Lo guardi correre e te lo immagini con il sorriso che affiora da sotto il casco. Fernando Alonso in pista resta feroce come un leone, spietato e concentrato come quello che da sempre è il suo simbolo - il samurai - ma pur sempre un rookie, un ragazzo, un bambino che a 41 anni compiuti sta ancora vivendo il suo sogno. Lo aveva detto, in un'intervista durante la pausa invernale, di "avere paura del dopo": di non sapere come stare a casa, come vivere senza il motorsport, lui che per la Formula 1 ha sempre vissuto, combattuto, sofferto.

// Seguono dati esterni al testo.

From an optimization exercise on the open Yosys and OpenROAD flow, aimed at small area; shortcuts taken in it are not production practice.
In this exercise RTL edits were held to simulation tests only and were not proved equivalent to the original.
No activity file was given, so power comes from the tool's default toggle rates.

Setup of build 1:
// ms53l
module ms53l(
    input       clk,
    input       rst_n,
    input       key_in,
    input       uart_rx,
    output      uart_tx,
    input       uart_rx_ms53l,
    output      uart_tx_ms531,
    output reg  led_out,
    output wire stcp,
    output wire shcp,
    output wire ds,
    output wire oe
);
export LEC_CHECK = 0
export ABC_AREA = 1
export CAP_MARGIN = 20
export CORE_MARGIN = 2
export CORE_UTILIZATION = 40
export SLEW_MARGIN = 20
create_clock -name core_clock -period 10.0 [get_ports {clk}]
standard.sh (not shown) runs the stock make flow with config.mk's settings and CLKGATE_MAP_FILE= SYNTH_SCRIPT=/design/flow/synth_recipe.tcl, a recipe that flattens the netlist after the stock synthesis.
==> flow/flow/run.sh <==
#!/bin/bash
# Standard ORFS layout with a lighter clock tree (no dummy loads, small
# clock buffers) and minimum-size port buffers. Every tool's output is
# kept in its own log file in this folder.
set -euo pipefail
export CTS_ARGS="-sink_clustering_enable -sink_clustering_size 40 -sink_clustering_max_diameter 150 -buf_list {sky130_fd_sc_hd__clkbuf_4 sky130_fd_sc_hd__clkbuf_8} -dont_use_dummy_load -repair_clock_nets"
export BUFFER_PORTS_ARGS="-buffer_cell sky130_fd_sc_hd__buf_1"
bash standard.sh synth > synth.log 2>&1
bash standard.sh finish > layout.log 2>&1
diff inputs: build 1 => build 37
# build 1
export LEC_CHECK = 0
export ABC_AREA = 1
export CAP_MARGIN = 20
export CORE_MARGIN = 2
export CORE_UTILIZATION = 40
export SLEW_MARGIN = 20
create_clock -name core_clock -period 10.0 [get_ports {clk}]
# build 37
export LEC_CHECK = 0
export CAP_MARGIN = 20
export CORE_MARGIN = 2
export CORE_UTILIZATION = 60
export CTS_BUF_LIST = sky130_fd_sc_hd__clkbuf_8
export CTS_CLUSTER_DIAMETER = 300
export CTS_CLUSTER_SIZE = 100
export SLEW_MARGIN = 20
create_clock -name core_clock -period 10.0 [get_ports {clk}]
==> flow/run.sh (new file) <==
#!/bin/bash
# synth_recipe.tcl (not shown) runs the flow's synth.tcl, then flattens the netlist and writes it again
# the make line also repeats each setting of config.mk as NAME=value (left out here)
make -C /OpenROAD-flow-scripts/flow DESIGN_CONFIG=/design/flow/config.mk WORK_HOME=/design/flow/orfs CLKGATE_MAP_FILE= SYNTH_SCRIPT=/design/flow/synth_recipe.tcl finish
removed: flow/flow/run.sh
removed: flow/standard.sh
==> summary.txt <==
- Between build 37 and build 1, it is build 37 whose worst max-slew margin expressed relative to the limit is lower, by 6.5 points.
- Going from build 1 to build 37, the multiplexer share of the synthesized area was found to have gone up by 5.6 points.
- Clock-pin slew of the registers on the worst-case setup and hold paths is lower on build 1
- In the flow results for build 37 and build 1, the non-clock buffer count is larger on build 37.
- Between build 1 and build 37, clock period minus final worst setup slack increased.
- Relative to build 1, the area taken by multi-input logic gates of build 37 is higher by 1.2%.
- Against build 1, build 37 comes in 2.6% lower on cell area after layout.
- Going from build 1 to build 37, the die area was shrunk.
- Post-synthesis compound-gate area fraction: build 37 > build 1
- Average wire per cell in the routed design: build 37 vs build 1 up 3.2 um
- Every stage of the flow completed for build 37, and the final layout passed the timing, DRC and antenna checks.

Ha portato a casa, negli anni della sua lunghissima carriera nella classe regina, meno di quello che avrebbe potuto ottenere, con un talento così puro e una voglia di vincere superiore a quella di chiunque altro. E questo non lo ha distrutto, come successo a tanti altri prima di lui, ma lo ha reso ancora più insaziabile: si è ritirato, per togliersi qualche soddisfazione tra WEC e Dakar, per poi tornare. Ha cambiato squadra, ha concordato il passaggio in Aston Martin senza avvisare Alpine, facendo andare su tutte le furie il team principal Otmar Szafnauer, ha cercato la soluzione migliore, quella che più delle altre gli sembrava pronta a tutto per arrivare al successo. E ha trovato la sua stessa voglia di dominare negli occhi di Lawrance Stroll.

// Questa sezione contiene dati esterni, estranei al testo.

Context: an optimization exercise on an open-source flow, tuned for small area. The choices shown serve that exercise and are no tape-out recipe. The RTL was checked by simulation tests, not by an equivalence proof against the original design. No driver is modelled on the clock port, so clocking that relies on it looks cheaper here than on a real chip. Power figures rest on the tool's default switching activity, not on a simulated workload.

==> flow/design.v <==
`timescale 1ns / 1ps
module key_debounce #(
    parameter DELAY_TIME = 250
)(
    input  wire clk,
    input  wire rstn,
    input  wire key_in,
    output reg  press_on
);
localparam [7:0] D_SEED = 8'b01011000;
reg       key_in_r0;
reg       key_in_r1;
reg       key_in_nedge;
reg [7:0] delay_cnt;
wire free = (delay_cnt[7:1] == 7'd0);
wire fb   = delay_cnt[7] ^ delay_cnt[3] ^ delay_cnt[2] ^ delay_cnt[1];
always @(posedge clk or negedge rstn)
begin
    if (rstn == 1'b0) begin
        key_in_r0    <= 1'b0;
        key_in_r1    <= 1'b0;
        key_in_nedge <= 1'b0;
        delay_cnt    <= 8'd0;
        press_on     <= 1'b0;
    end
    else begin
        key_in_r0    <= key_in;
        key_in_r1    <= key_in_r0;
        key_in_nedge <= ~key_in_r0 & key_in_r1;
        if (free)
            delay_cnt <= key_in_nedge ? D_SEED : 8'd0;
        else
            delay_cnt <= {delay_cnt[6:0], fb};
        press_on     <= free & delay_cnt[0];
    end
end
endmodule
What follows belongs to an exercise in optimizing a design on an open flow for a short achievable clock period and few clock cycles per item; a production flow would make more cautious choices. The RTL was checked by simulation tests, not by an equivalence proof against the original design. No activity file was given, so power comes from the tool's default toggle rates.

===== flow/design.v =====
module arbiter
#(parameter NUM=1'b0) 
(
	input clk, 
	input reset,
	input req0, 
	input req1,
	input ack,
	output reg [1:0] from_num_master  
);
reg [1:0] state;
parameter Idle=0, Master0=2'b01, Master1=2'b10;
reg [1:0] last_num_master;  
always@(posedge clk, posedge reset)
begin
	if(reset) begin
		state<=Idle;
	end
	else
		case(state)
			Idle: begin case ({req0,req1})
				2'b00: state <= Idle;
				2'b01: state <= Master1;
				2'b10: state <= Master0; 
				2'b11: state <= (last_num_master) ? Master0 : Master1;    
				endcase
				end
			Master0: begin case ({req0,req1})
				2'b00: state <= Idle;
				2'b01: state <= Master1;
				2'b10: state <= Master0;
				2'b11: begin if (ack)
						state <= Master1;  
						else state <= Master0;  
						end
				endcase
				end
			Master1: begin case ({req0,req1})
				2'b00: state <= Idle;
				2'b01: state <= Master1;
				2'b10: state <= Master0;
				2'b11: begin if (ack)
						state <= Master0; 
						else state<=Master1; 
						end
				endcase
				end
		endcase
end
always@(state)
begin
	case(state)
		Idle: from_num_master = 2'b0;
		Master0: from_num_master = 2'b01;  
		Master1: from_num_master = 2'b10;  
		default: from_num_master = 2'b0;
	endcase
end
always@(posedge clk, posedge reset)
begin
if (reset)
	last_num_master <= 2'b0;
else last_num_master <= from_num_master;
end
endmodule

Uno come Alonso con i capi così, quelli sempre a cavallo tra il concesso e il proibito, ci va a nozze dai tempi di Flavio Briatore e della Renault, e certo non sembrano spaventarlo i tempi che cambiano, le nuove gerarchie, questa generazione amatissima di giovani piloti.

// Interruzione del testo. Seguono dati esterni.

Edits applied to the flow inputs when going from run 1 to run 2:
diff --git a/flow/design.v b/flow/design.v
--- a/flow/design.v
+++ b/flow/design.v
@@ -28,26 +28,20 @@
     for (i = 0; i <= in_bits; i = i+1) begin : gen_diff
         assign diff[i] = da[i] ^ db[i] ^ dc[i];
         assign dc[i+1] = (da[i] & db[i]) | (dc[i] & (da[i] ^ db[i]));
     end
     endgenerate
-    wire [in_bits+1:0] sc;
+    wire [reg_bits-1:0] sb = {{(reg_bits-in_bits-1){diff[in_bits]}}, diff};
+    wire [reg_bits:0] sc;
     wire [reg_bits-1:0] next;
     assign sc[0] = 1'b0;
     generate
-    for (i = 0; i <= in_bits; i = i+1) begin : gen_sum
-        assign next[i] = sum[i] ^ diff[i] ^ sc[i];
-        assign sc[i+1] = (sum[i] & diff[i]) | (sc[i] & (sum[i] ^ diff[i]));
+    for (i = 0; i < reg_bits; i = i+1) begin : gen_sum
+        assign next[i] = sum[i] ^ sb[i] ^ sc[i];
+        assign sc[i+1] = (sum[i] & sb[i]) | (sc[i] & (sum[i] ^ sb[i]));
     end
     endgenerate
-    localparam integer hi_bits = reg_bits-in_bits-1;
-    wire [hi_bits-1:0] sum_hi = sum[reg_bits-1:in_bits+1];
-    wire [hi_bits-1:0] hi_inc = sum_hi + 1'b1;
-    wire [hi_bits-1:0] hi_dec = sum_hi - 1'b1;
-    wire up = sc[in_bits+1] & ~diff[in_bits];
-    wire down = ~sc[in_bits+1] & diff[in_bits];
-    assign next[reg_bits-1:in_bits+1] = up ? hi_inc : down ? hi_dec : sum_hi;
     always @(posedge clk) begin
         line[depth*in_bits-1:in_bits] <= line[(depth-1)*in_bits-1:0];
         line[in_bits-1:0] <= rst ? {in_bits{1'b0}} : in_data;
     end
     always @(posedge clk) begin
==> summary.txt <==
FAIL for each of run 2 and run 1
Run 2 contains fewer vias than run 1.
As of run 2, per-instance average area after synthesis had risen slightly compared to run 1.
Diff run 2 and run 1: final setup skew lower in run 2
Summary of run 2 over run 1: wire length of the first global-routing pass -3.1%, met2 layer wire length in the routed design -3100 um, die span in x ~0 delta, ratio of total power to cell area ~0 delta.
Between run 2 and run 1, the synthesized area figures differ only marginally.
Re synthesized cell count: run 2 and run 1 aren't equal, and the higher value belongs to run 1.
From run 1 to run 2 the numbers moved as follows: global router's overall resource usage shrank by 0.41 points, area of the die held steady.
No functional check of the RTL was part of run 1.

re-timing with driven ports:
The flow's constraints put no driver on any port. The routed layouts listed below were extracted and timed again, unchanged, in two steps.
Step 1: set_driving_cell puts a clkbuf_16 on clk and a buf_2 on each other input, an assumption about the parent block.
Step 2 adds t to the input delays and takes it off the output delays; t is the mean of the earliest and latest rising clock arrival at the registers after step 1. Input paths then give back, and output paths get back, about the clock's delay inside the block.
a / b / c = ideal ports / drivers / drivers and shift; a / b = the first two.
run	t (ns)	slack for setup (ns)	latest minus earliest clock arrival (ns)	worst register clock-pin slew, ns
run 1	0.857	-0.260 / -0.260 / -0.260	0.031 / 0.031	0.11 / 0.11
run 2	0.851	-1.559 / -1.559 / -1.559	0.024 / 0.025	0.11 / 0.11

Perché dategli una macchina e Fernando Alonso sarà pronto. Sempre. Sarà quel pilota che nella prima qualifica del nuovo anno, in Bahrain, cambia assetto per la staccata e cura al millesimo ogni dettaglio, anche a costo di complicarsi la vita. Sarà quello che però di un quinto posto, stupendo e impensabile fino a poche settimane fa alle spalle di Red Bull e Ferrari, non è ancora del tutto soddisfatto: "Possiamo fare di più" dice senza peli sulla lingua.
Può e deve, in egual misura. Può perché sa di avere una macchina che finalmente gli permetterà di lottare per ottenere i piazzamenti che contano davvero, quelli che ieri ai giornali spagnoli hanno fatto dimenticare il Carlos Sainz della Ferrari e hanno fatto gridare al miracolo, alla resurrezione, al ritorno del vero divo di questo sport: Alonso è tornato, fateci godere. E deve perché di questo godimento abbiamo bisogno. Lui, che a casa a 41 anni e non sa e non vuole stare. E noi, che all'idea di vederlo scalpitare per una vittoria al fianco di Max Verstappen e Charles Leclerc già impazziamo.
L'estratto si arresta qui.